Grant County’s desert air makes it good for seeds. “Because our humidity is so low” the region is not as susceptible to fungal or bacterial diseases, Wohleb said.

“What’s really important is having disease-free seed that you can sell,” she said. If production starts with the seeds, so does disease – anything in the seed can transfer to the crop as it’s growing, she said.

It’s also crucial that carrot seed, for example, just be carrot seed and nothing else, no contamination from other varieties. “They have to be pure lines,” Wohleb said.

Like bugs, plant pollen can drift a long way, hence the need for isolating different seed-growing fields, hence the map and the pins.

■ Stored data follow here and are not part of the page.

Context: an optimization exercise on an open-source flow, tuned for small area. The choices shown serve that exercise and are no tape-out recipe.
In this exercise RTL edits were held to simulation tests only and were not proved equivalent to the original.
Power figures rest on the tool's default switching activity, not on a simulated workload.

Design fcache_ctrl, start of the top module:
module fcache_ctrl #(
  parameter int W     = 16,
  parameter int NREGS = 15,
  parameter int DEPTH = 8
) (
  input  logic                         clk,
  input  logic                         reset,
  input  logic                         save_req,
  input  logic                         restore_req,
  input  logic [W*NREGS-1:0]           fcOut,
  output logic [W*NREGS-1:0]           fcIn,
  output logic                         restore,
  output logic                         busy,
  output logic                         done,
  output logic                         overflow,
  output logic                         underflow,
  output logic [$clog2(DEPTH+1)-1:0]   depth
);
  localparam int FRAME_W = W * NREGS;
  localparam int DEPTH_W = $clog2(DEPTH + 1);
  localparam int IDX_W   = $clog2(NREGS + 1);
  localparam int NSLOT   = DEPTH - 1;
  logic [NREGS-1:0]     gh_q;        
  logic [IDX_W-1:0]     cnt_q;       
  logic [DEPTH_W-1:0]   sp_q;
  logic                 busy_q, rd_q, fin_q;
  logic                 restore_q, done_q, ovf_q, unf_q;
  logic [FRAME_W-1:0]   buf_q;
  logic [FRAME_W-1:0]   fcin_q;
  logic [W-1:0]         slot_q [NSLOT][NREGS];
  logic idle, full, empty;
  logic acc_save, acc_rest, err_ovf, err_unf, last;
  logic wr_en, cap_en, load_en;
  logic [W-1:0] wdata, tap;
  logic [DEPTH_W-1:0] rd_sel;
  assign idle     = !busy_q && !fin_q;
  assign full     = sp_q[DEPTH_W-1];
  assign empty    = (sp_q == '0);
  assign acc_save = idle && save_req && !full;
  assign err_ovf  = idle && save_req && full;
  assign acc_rest = idle && !save_req && restore_req && !empty;
  assign err_unf  = idle && !save_req && restore_req && empty;
  assign last     = rd_q ? (cnt_q == IDX_W'(NREGS)) : (cnt_q == IDX_W'(NREGS - 1));
  assign wr_en    = busy_q && !rd_q;
  assign cap_en   = busy_q && rd_q && !full;
  assign load_en  = busy_q && rd_q && last;
  always_comb begin
    wdata = '0;
    for (int k = 0; k < NREGS; k++)
  ...
Size: about 490 I/O pins, roughly 0.054 mm2 of cells after synthesis.
==> flow/config.mk <==
export PLATFORM = sky130hd
export DESIGN_NAME = fcache_ctrl
export DESIGN_NICKNAME = fcache_ctrl
export VERILOG_FILES = /design/flow/design.v
export SDC_FILE = /design/flow/constraint.sdc
export NUM_CORES = 4
export LEC_CHECK = 0
export CAP_MARGIN = 20
export CORE_MARGIN = 2
export CORE_UTILIZATION = 50
export CTS_BUF_LIST = sky130_fd_sc_hd__clkbuf_8
export CTS_CLUSTER_DIAMETER = 60
export CTS_CLUSTER_SIZE = 18
export PLACE_DENSITY = 0.65
export SLEW_MARGIN = 20
==> flow/constraint.sdc <==
create_clock -name core_clock -period 7.0 [get_ports {clk}]
set_input_delay 1.4000 -clock core_clock [delete_from_list [all_inputs] [get_ports {clk}]]
set_output_delay 1.4000 -clock core_clock [all_outputs]
set_load 0.01 [all_outputs]
standard.sh (not shown) runs the stock make flow with config.mk's settings and CLKGATE_MAP_FILE= SYNTH_SCRIPT=/design/flow/synth_recipe.tcl, a recipe that flattens the netlist after the stock synthesis.
==> flow/flow/run.sh <==
#!/bin/bash
# Standard ORFS layout (the standard.sh, unchanged synthesis) with two changes:
# ports are buffered with buf_1 instead of clkdlybuf4s50_1, and CTS inserts no
# dummy loads. Each tool's output goes to standard.log and ORFS's own logs.
export BUFFER_PORTS_ARGS="-buffer_cell sky130_fd_sc_hd__buf_1"
export CTS_ARGS="-sink_clustering_enable -repair_clock_nets -buf_list sky130_fd_sc_hd__clkbuf_8 -sink_clustering_size 18 -sink_clustering_max_diameter 60 -dont_use_dummy_load"
bash standard.sh > standard.log 2>&1
==> next run, changes <==
==> flow/run.sh (new file) <==
#!/bin/bash
# synth_recipe.tcl (not shown) runs the flow's synth.tcl, then flattens the netlist and writes it again
# the make line also repeats each setting of config.mk as NAME=value (left out here)
make -C /OpenROAD-flow-scripts/flow DESIGN_CONFIG=/design/flow/config.mk WORK_HOME=/design/flow/orfs CLKGATE_MAP_FILE= SYNTH_SCRIPT=/design/flow/synth_recipe.tcl finish
removed: flow/flow/run.sh
removed: flow/standard.sh
Core utilization rose by 3.4 points. Area after synthesis does not change. Register-to-register slack improved by 0.02 ns. Synthesized cell count stays the same. Hold slack improved by 0.031 ns.
This is an optimization exercise on Yosys and OpenROAD, whose aim is small area, not a production implementation. The RTL was checked by simulation tests, not by an equivalence proof against the original design. No driver is modelled on the clock port, so clocking that relies on it looks cheaper here than on a real chip. Power is estimated from default activity; no workload was simulated.

// ex_stage
module ex_stage (
    input  logic                  iw_clk,
    input  logic                  iw_rst,
    input  logic                  instr_valid,
    input  logic [24-1:0] instr,     
    input  logic [24-1:0] pc,
    output logic [24+5:0] result,    
    output logic [24:0]   branch,    
    output logic [3:0]            flags      
);
==> flow/config.mk <==
export PLATFORM = sky130hd
export DESIGN_NAME = ex_stage
export DESIGN_NICKNAME = ex_stage
export VERILOG_FILES = /design/flow/design.v
export SDC_FILE = /design/flow/constraint.sdc
export NUM_CORES = 4
export LEC_CHECK = 0
export CAP_MARGIN = 20
export CORE_MARGIN = 2
export CORE_UTILIZATION = 45
export GPL_TIMING_DRIVEN = 1
export SETUP_SLACK_MARGIN = 0.05
export SLEW_MARGIN = 20
export SYNTH_HIERARCHICAL = 1
==> flow/constraint.sdc <==
create_clock -name core_clock -period 8.0 [get_ports {iw_clk}]
set_input_delay 1.6000 -clock core_clock [delete_from_list [all_inputs] [get_ports {iw_clk}]]
set_output_delay 1.6000 -clock core_clock [all_outputs]
set_load 0.01 [all_outputs]
standard.sh (not shown) runs the stock make flow with config.mk's settings and CLKGATE_MAP_FILE= SYNTH_SCRIPT=/design/flow/synth_recipe.tcl, a recipe that flattens the netlist after the stock synthesis.
==> flow/flow/run.sh <==
#!/bin/bash
# Own layout flow: the standard flow (standard.sh, unchanged synthesis)
# with two changes to how the layout is made:
#  - port buffers are buf_1 instead of the default buffer cell,
#  - clock tree synthesis without dummy loads, with clkbuf_8 buffers and
#    sink clusters of up to 18 flip-flops.
# standard.sh's output goes to standard_flow.log here; ORFS keeps each
# step's own log under orfs/logs/.
set -euo pipefail
bash standard.sh \
  "BUFFER_PORTS_ARGS=-buffer_cell sky130_fd_sc_hd__buf_1" \
  "CTS_ARGS=-sink_clustering_enable -repair_clock_nets -buf_list sky130_fd_sc_hd__clkbuf_8 -sink_clustering_size 18 -sink_clustering_max_diameter 60 -dont_use_dummy_load" \
  finish > standard_flow.log 2>&1
Then changed:
==> flow/run.sh (new file) <==
#!/bin/bash
# synth_recipe.tcl (not shown) runs the flow's synth.tcl, then flattens the netlist and writes it again
# the make line also repeats each setting of config.mk as NAME=value (left out here)
make -C /OpenROAD-flow-scripts/flow DESIGN_CONFIG=/design/flow/config.mk WORK_HOME=/design/flow/orfs CLKGATE_MAP_FILE= SYNTH_SCRIPT=/design/flow/synth_recipe.tcl finish
CTS_BUF_LIST = sky130_fd_sc_hd__clkbuf_8   (was unset)
GPL_TIMING_DRIVEN = 0   (was 1)
SETUP_SLACK_MARGIN = 0   (was 0.05)
removed: flow/flow/run.sh
removed: flow/standard.sh
Result: Final area rises by 7.9%; wire length hardly moves; clock-buffer cell count increases by 48; sequential share of layout area came out lower by 4.1 points; setup slack got worse by 0.65 ns; total power goes up by 22%; core utilization increases by 4.0 points; clock power is higher by 85%.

“We have a whole list of isolation standards,” Wohleb said, so growers have to take care in choosing fields to plant in seed. Representatives, usually from the seed companies, meet in January or early February. “We draw a number out of a hat,” and the farmer with that number has first priority; he announces the location where he’s going to plant. The grower gets the first pin too, on the map marking the location of his fields. The second grower may have to adjust his (or her) planning accordingly, if they’re too close to the first grower.

The second farmer selects two fields and gets pins, and so on until all farmers have drawn. With the advent of technology a lot of this happens via email, Wohleb said, but there’s still a map, with pins.

Wohleb has both a postgraduate degree and PhD, and she specializes in potatoes, she said. “It took me years to figure this system out, by the way.”

Seed is a “high value crop,” she said. But “it takes the right grower to do it. Seed crops can be very challenging.” Seed crops are planted at different times and grow at different rates. Many depend on bees for pollination, and thus are vulnerable to weather that's too windy, cold or hot during pollination season. And in some cases, bee psychology. Bees don't like onions. "Onion flowers are not attractive," at least to bees, Wohleb said. On the other hand, "sunflowers – they love sunflowers."

There’s a niche for seed crops in the Columbia Basin, though, where there is room for a lot of different agricultural products. The Basin is second only to California among Western farming areas in the variety of crops grown, Wohleb said.